The price of millet in the local market remains very high (30-40,000 cfa($60-$70) a sack, compared with normal prices around 8,000 cfa), and some markets are virtually empty. It is not known how much stock is being held back by traders to keep the price high. Most people interviewed say that they are eating only one meal of diluted millet porridge a day. Many people are subsisting increasingly on the traditional "famine foods" of collected wild roots, leaves and grass seeds, which tend to be need a lot of work and use a lot of firewood to prepare.
Routine screening of children appearing at health centres points to a worsening situation.
After Concern assessments in June, that confirmed severe food shortages and recommended emergency response to malnutrition rates. Due to the initial loss in crops, from poor rains and locust infestation, Concern's education team, on the ground, undertook a rapid seed distribution. This was a temporary measure while preparing for the arrival of the emergency programme team. Seeds were purchased with government approval and distributed in two phases.

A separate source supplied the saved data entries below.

<file path="src/rtl/mem_arb_pkg.sv">
// rtl/mem_arb_pkg.sv - shared types and constants for the IFU/LSU memory arbiter
package mem_arb_pkg;

    // Request container widths; the top casts its own ADDR_W/DATA_W into these.
    localparam int REQ_ADDR_W = 32;
    localparam int REQ_DATA_W = 32;
    localparam int REQ_MASK_W = REQ_DATA_W / 8;

    localparam logic [1:0] SIZE_WORD = 2'b10;

    typedef enum logic [1:0] {
        ARB_IDLE,
        ARB_REQ,
        ARB_WAIT,
        ARB_RESP
    } arb_state_t;

    typedef enum logic {
        OWN_IFU,
        OWN_LSU
    } owner_t;

    typedef struct packed {
        logic [REQ_ADDR_W-1:0] addr;
        logic [1:0]            size;
        logic                  wen;
        logic [REQ_DATA_W-1:0] wdata;
        logic [REQ_MASK_W-1:0] wmask;
    } req_t;

endpackage

</file>
<file path="src/rtl/mem_arb_slot.sv">
// rtl/mem_arb_slot.sv - per-port pending flag plus holding register
module mem_arb_slot
    import mem_arb_pkg::*;
(
    input  logic clock,
    input  logic reset,
    input  logic req_valid,
    input  req_t req_in,
    input  logic is_owner,
    input  logic grant,
    output logic cand,
    output req_t current
);

    logic pending;
    req_t held;

    always_ff @(posedge clock or negedge reset) begin
        if (!reset) begin
            pending <= 1'b0;
            held    <= '0;
        end else if (grant) begin
            pending <= 1'b0;
        end else if (req_valid && !is_owner) begin
            pending <= 1'b1;
            held    <= req_in;
        end
    end

    // A live request is always newer than whatever is held.
    assign cand    = pending | req_valid;
    assign current = req_valid ? req_in : held;

endmodule

</file>
<file path="src/rtl/mem_arb.sv">
// rtl/mem_arb.sv - merges IFU and LSU requests onto one memory bus, one transaction at a time
module mem_arb
    import mem_arb_pkg::*;
#(
    parameter int                ADDR_W       = REQ_ADDR_W,
    parameter int                DATA_W       = REQ_DATA_W,
    parameter int                TIMEOUT_CYC  = 1024,
    parameter logic [DATA_W-1:0] TIMEOUT_DATA = 32'hDEAD_BEEF
) (
    input  logic                clock,
    input  logic                reset,
    input  logic                ifu_reqValid,
    input  logic [ADDR_W-1:0]   ifu_addr,
    output logic                ifu_respValid,
    output logic [DATA_W-1:0]   ifu_rdata,
    input  logic                lsu_reqValid,
    input  logic [ADDR_W-1:0]   lsu_addr,
    input  logic [1:0]          lsu_size,
    input  logic                lsu_wen,
    input  logic [DATA_W-1:0]   lsu_wdata,
    input  logic [DATA_W/8-1:0] lsu_wmask,
    output logic                lsu_respValid,
    output logic [DATA_W-1:0]   lsu_rdata,
    output logic                mem_reqValid,
    input  logic                mem_reqReady,
    output logic [ADDR_W-1:0]   mem_addr,
    output logic [1:0]          mem_size,
    output logic                mem_wen,
    output logic [DATA_W-1:0]   mem_wdata,
    output logic [DATA_W/8-1:0] mem_wmask,
    input  logic                mem_respValid,
    input  logic [DATA_W-1:0]   mem_rdata,
    output logic                timeout
);

    localparam int MASK_W = DATA_W / 8;
    localparam int CNT_W  = $clog2(TIMEOUT_CYC + 1);

    arb_state_t       state;
    owner_t           owner;
    req_t             mem_q;
    logic [CNT_W-1:0] cnt;

    req_t ifu_in, lsu_in, ifu_cur, lsu_cur;
    logic ifu_cand, lsu_cand;
    logic busy, grant_ifu, grant_lsu;
    logic mem_hit, expired, do_resp;
    logic [DATA_W-1:0] resp_data;

    always_comb begin
        ifu_in       = '0;
        ifu_in.addr  = REQ_ADDR_W'(ifu_addr);
        ifu_in.size  = SIZE_WORD;
        lsu_in       = '0;
        lsu_in.addr  = REQ_ADDR_W'(lsu_addr);
        lsu_in.size  = lsu_size;
        lsu_in.wen   = lsu_wen;
        lsu_in.wdata = REQ_DATA_W'(lsu_wdata);
        lsu_in.wmask = REQ_MASK_W'(lsu_wmask);
    end

    // Ownership only masks capture while the transaction is on the bus;
    // a request seen during RESP is a new one and must be remembered.
    assign busy      = (state == ARB_REQ) || (state == ARB_WAIT);
    assign grant_lsu = (state == ARB_IDLE) && lsu_cand;
    assign grant_ifu = (state == ARB_IDLE) && !lsu_cand && ifu_cand;

    mem_arb_slot u_ifu_slot (
        .clock     (clock),
        .reset     (reset),
        .req_valid (ifu_reqValid),
        .req_in    (ifu_in),
        .is_owner  (busy && (owner == OWN_IFU)),
        .grant     (grant_ifu),
        .cand      (ifu_cand),
        .current   (ifu_cur)
    );

    mem_arb_slot u_lsu_slot (
        .clock     (clock),
        .reset     (reset),
        .req_valid (lsu_reqValid),
        .req_in    (lsu_in),
        .is_owner  (busy && (owner == OWN_LSU)),
        .grant     (grant_lsu),
        .cand      (lsu_cand),
        .current   (lsu_cur)
    );

    // A real response in the final WAIT cycle beats the timeout; in REQ the
    // timeout wins even over a same-edge handshake.
    assign mem_hit   = (state == ARB_WAIT) && mem_respValid;
    assign expired   = busy && (cnt == CNT_W'(TIMEOUT_CYC - 1)) && !mem_hit;
    assign do_resp   = mem_hit || expired;
    assign resp_data = mem_hit ? mem_rdata : TIMEOUT_DATA;

    always_ff @(posedge clock or negedge reset) begin
        if (!reset) begin
            state         <= ARB_IDLE;
            owner         <= OWN_IFU;
            mem_q         <= '0;
            cnt           <= '0;
            mem_reqValid  <= 1'b0;
            ifu_respValid <= 1'b0;
            lsu_respValid <= 1'b0;
            ifu_rdata     <= '0;
            lsu_rdata     <= '0;
            timeout       <= 1'b0;
        end else begin
            ifu_respValid <= 1'b0;
            lsu_respValid <= 1'b0;
            case (state)
                ARB_IDLE: begin
                    if (grant_lsu || grant_ifu) begin
                        owner        <= grant_lsu ? OWN_LSU : OWN_IFU;
                        mem_q        <= grant_lsu ? lsu_cur : ifu_cur;
                        mem_reqValid <= 1'b1;
                        cnt          <= '0;
                        state        <= ARB_REQ;
                    end
                end
                ARB_REQ, ARB_WAIT: begin
                    cnt <= cnt + CNT_W'(1);
                    if (do_resp) begin
                        mem_reqValid <= 1'b0;
                        state        <= ARB_RESP;
                        if (expired) begin
                            timeout <= 1'b1;
                        end
                        if (owner == OWN_LSU) begin
                            lsu_respValid <= 1'b1;
                            lsu_rdata     <= resp_data;
                        end else begin
                            ifu_respValid <= 1'b1;
                            ifu_rdata     <= resp_data;
                        end
                    end else if ((state == ARB_REQ) && mem_reqReady) begin
                        mem_reqValid <= 1'b0;
                        state        <= ARB_WAIT;
                    end
                end
                ARB_RESP: begin
                    state <= ARB_IDLE;
                end
                default: begin
                    state <= ARB_IDLE;
                end
            endcase
        end
    end

    assign mem_addr  = ADDR_W'(mem_q.addr);
    assign mem_size  = mem_q.size;
    assign mem_wen   = mem_q.wen;
    assign mem_wdata = DATA_W'(mem_q.wdata);
    assign mem_wmask = MASK_W'(mem_q.wmask);

endmodule

</file>
<file path="config.mk">
export PLATFORM = sky130hd
export DESIGN_NAME = mem_arb
export DESIGN_NICKNAME = d
export VERILOG_FILES = /design/src/rtl/mem_arb_pkg.sv /design/src/rtl/mem_arb_slot.sv /design/src/rtl/mem_arb.sv
export SDC_FILE = /design/constraint.sdc
export NUM_CORES = 1
export LEC_CHECK = 0
export CORE_MARGIN = 2
export CORE_UTILIZATION = 37
export DETAILED_ROUTE_END_ITERATION = 16
export GPL_TIMING_DRIVEN = 0
export HOLD_SLACK_MARGIN = 0.15
export SYNTH_ARGS = -nofsm -noshare
export SYNTH_HDL_FRONTEND = slang
export SYNTH_SLANG_ARGS = --single-unit
</file>
<file path="constraint.sdc">
create_clock -name clock -period 2.4 [get_ports clock]
set_input_delay 0.24 -clock clock [delete_from_list [all_inputs] [get_ports clock]]
set_output_delay 0.24 -clock clock [all_outputs]
set_load 0.005 [all_outputs]
</file>
==> results.yml <==
clock_tree:
  h-tree-depth: 1
  cts_made_buffers: 29
  cts_buffer_depth: 3
  clkTransAtPathRegs_ns: 0.06
  cts_tree: "done"
  clock_tree.root_cell: "clkbuf_16"
  numClockSinks: 259
  clock_latency_ns: 0.55
timing:
  setup_violations: 0
  post-route-min-period_ns: 2.23
  hold_ws_ns: 0.210
  slew_violations: 0
  slew_headroom: 0.559
  period_share: 0.928
  fmax_mhz: 449
  setup_ws_ns: 0.173
  rsz0062_at_grt: "no"
  final.setup.tns_ns: 0
  tightest_slew_ns: 0.659
  fin_skew_ns: 0.00900
  hold_viol: 0
synth:
  synth_top_area_share: 0.578
  synth_enable_flop_cells: 0
  synthCells: 886
  ys_ff_latch: 259
  syn-num-nets: 1032
  yosys.cell_count.top_type: "dfrtp_1"
  yosys-top-cells-count: "dfrtp_1 (259), mux2_2 (133), nand2_1 (112)"
  ys.flop_type: "dfrtp_1"
  mappedNetlistArea_um2: 11200
  synth_top_area_cell: "dfrtp_1"
  avgSynthCellArea_um2: 12.7
  yosysWarningCount: 0
  ys_async_sr_fraction: 1.00
  yosysSeqAreaShare: 0.578
  synth.area.top_cells: "dfrtp_1 (58%), mux2_2 (13%), mux2i_1 (6.4%)"
  ys_types: 52
die:
  rows: 63
  ios: 280
  die_area_um2: 31700
  fp.dieH_um: 178
  core-area_um2: 29700
  fp.dieW_um: 178
  start_util: 0.377
grt:
  first_global_vias: 8260
  grt_max_degree: 78
  antenna_found_initial: 3
  overflow: 0
  grt_pass1_wl_um: 46700
  grtUsageTotal: 0.190
critical_path:
  required_ns: 2.83
  criticalPathCategory: "register to register"
  crit_slowest_cell: "dfrtp_1"
  crit_top_cell: "buf_2"
  worst_ep_arrival_time_ns: 2.65
  worst_setup_path_end_kind: "register"
  slowest_delay_ns: 0.41
  cp_cell_sequence: "inv_1, ha_1, buf_2, nand2_1, and3_1, buf_2, buf_4, mux2_2"
  critPathLaunchType: "register"
  path_max_fanout: 10
worst_hold_path:
  hold_class: "input pin to async pin"
placement:
  hpwl_um: 21600
  gp_congestion: 0.749
  place_inst: 1557
  dp_slack_ns: -0.235
  port_buffers: 278
cells_and_area:
  nets: 1346
  area_growth_pct: 38.9
  post_route_cells_drive_above_1_share: 0.209
  stdcell_count: 1613
  nFillCells: 2642
power_and_ir_drop:
  p_total_w: 0.0199
  max-vdd-ir-drop_mv: 0.605
  p_leak_nw: 6.77
  p_per_area_nw_per_um2: 1280
run:
  maxCapViolations: 0
detailed_routing:
  routed_wl_um: 30300
  wl_per_cell_um: 18.8
  via_count: 8094
  first_pass_iters: 6
  drt-vias-per-instance: 5.02
  antenna_left: 0
  drc: 0
  drtIter0Drc: 380
outcome:
  status: "completed"
## final cells by class
class                      count  area, um2  area share
sequential                   259       6480       0.416
buffer                        56        343      0.0220
clock buffer                  42        845      0.0542
antenna                        1       2.50    0.000161
multi-input combinational    564       4360       0.280
timing repair buffer         283       2890       0.185
clock inverter                11        134     0.00859
tap                          390        488      0.0313
inverter                       7       32.5     0.00209
## worst paths after layout
check / startpoint / endpoint / slack (ns) / cells after the start
hold / removal: reset / u_lsu_slot.held[33] / 0.21 / 2
hold reg to reg: timeout / timeout / 0.47 / 1
setup reg to reg: state[0] / u_lsu_slot.held[63] / 0.17 / 8
max in group asynchronous: reset / u_lsu_slot.held[45] / 1.08 / 4
min in group clock: ifu_reqValid / mem_addr[1] / 0.26 / 5
setup / recovery: state[0] / u_lsu_slot.held[63] / 0.17 / 8
## repair_timing
action / CTS / global route
setup endpoints to repair: 12 / 29
hold buffers: 1 / 0
resized for setup: 1 / 0
cloned: 0 / 0
endpoints found under the hold margin: 192 / 0
setup buffers: 0 / 1
## critical path: cells and delay by family, from the launching register on
family / cells / cell delay (ns)
adders and majority gates: 1 / 0.28
and+or+nand+nor: 2 / 0.27
buffers and inverters: 4 / 0.77
muxes: 1 / 0.35
DFF: 1 / 0.41
## power breakdown
part / internal [W] / total [W] / switching (W)
sequential: 0.00644 / 0.00753 / 0.00108
clock: 0.00275 / 0.00454 / 0.00179
combinational: 0.00453 / 0.00782 / 0.00328
## flip-flops by register name, summed over array words and instances (netlist names)
| name | count |
|---|---|
| lsu_respValid | 1 |
| timeout | 1 |
| mem_wdata | 32 |
| mem_size | 2 |
| mem_wmask | 4 |
| state | 2 |
| mem_reqValid | 1 |
| mem_wen | 1 |
| lsu_rdata | 32 |
| ifu_respValid | 1 |
| ifu_rdata | 32 |
| u_lsu_slot.pending | 1 |
| owner | 1 |
| mem_addr | 32 |
| u_ifu_slot.held | 33 |
| cnt | 11 |
| u_ifu_slot.pending | 1 |
| u_lsu_slot.held | 71 |
## layout by cell type (no fill, tap or decap), types with 7 or more instances in the layout
cell	n
clkdlybuf4s50_1	277
dfrtp_1	259
mux2_2	133
nand2_1	112
o21ai_0	103
mux2i_1	72
o22a_1	43
clkbuf_16	29
buf_2	22
clkbuf_1	21
nor2_1	13
buf_4	12
a22o_2	9
clkinv_2	8
a21oi_1	8
a22o_1	8
clkbuf_8	7
## cell families after synthesis
family,count (synthesis),synth area share
flip-flops,259,0.578
multiplexers,208,0.201
AO/OA/AOI/OAI,199,0.121
AND/OR/NAND/NOR,148,0.0586
buffers and inverters,63,0.0335
adder cells (fa/ha/maj),5,0.00558
XOR/XNOR,4,0.00312
## stage by stage
step	util	area (um2)
2_1_floorplan	-	11200
3_3_place_gp	0.488	14500
3_5_place_dp	0.490	14600
4_1_cts	0.524	15600
5_1_grt	0.524	15600
6_report	0.524	15600
## layer usage
metal,share of wire,wire (um),track usage
met2,0.48,14600,0.318
met3,0.067,2030,0.0471
met1,0.43,13000,0.247
met5,0.00096,29,0
met4,0.021,634,0.0454
Power figures use the tool's default switching activity.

The first phase worked closely with MSF, providing 2kg of seeds to the family of each child registered in their centre. This was an extremely effective mechanism for distribution as it meant
a) that distribution was quick and efficient
b) the most vulnerable households were targeted.
The second phase was implemented with the supervision of a local consultant, which involved a larger distribution, to vulnerable families in the agricultural region surrounding Tahoua.
The nutrition team has selected the first two sites to open food distribution centres and are in the process of constructing shelters and latrine units, and are preparing for the first staff training sessions.
Two local partner organisations (IDELA and ADECOR) have been identified, and it is their members who will be making up the bulk of the first field teams. The Ministry of Health will be providing staff and equipment to provide immunisations at the distribution sites.
Concern's first air shipment of food, medical supplies and equipment arrived in Niamey on Tuesday 19th July. It held 30 metric tonnes of CSB (enriched food for moderately malnourished children), 5 tonnes of Plumpynut (enriched peanut butter paste for severely malnourished children), medical kits specifically for nutrition programmes, plastic sheeting, blankets and two cars. .
The World Food Programme currently has a limited stock of cereal in Niger. Unfortunately it is mostly comprised of rice and some sorghum (grain) and the staple diet of Niger is millet.
Concern Logistics staff have started procuring locally available products such as oil and sugar. They are also busy sourcing food on the local and international markets, and pricing air freight and shipping options. The food needed includes both specialised therapeutic preparations for the treatment of child malnutrition and bulk cereals and pulses for family rations.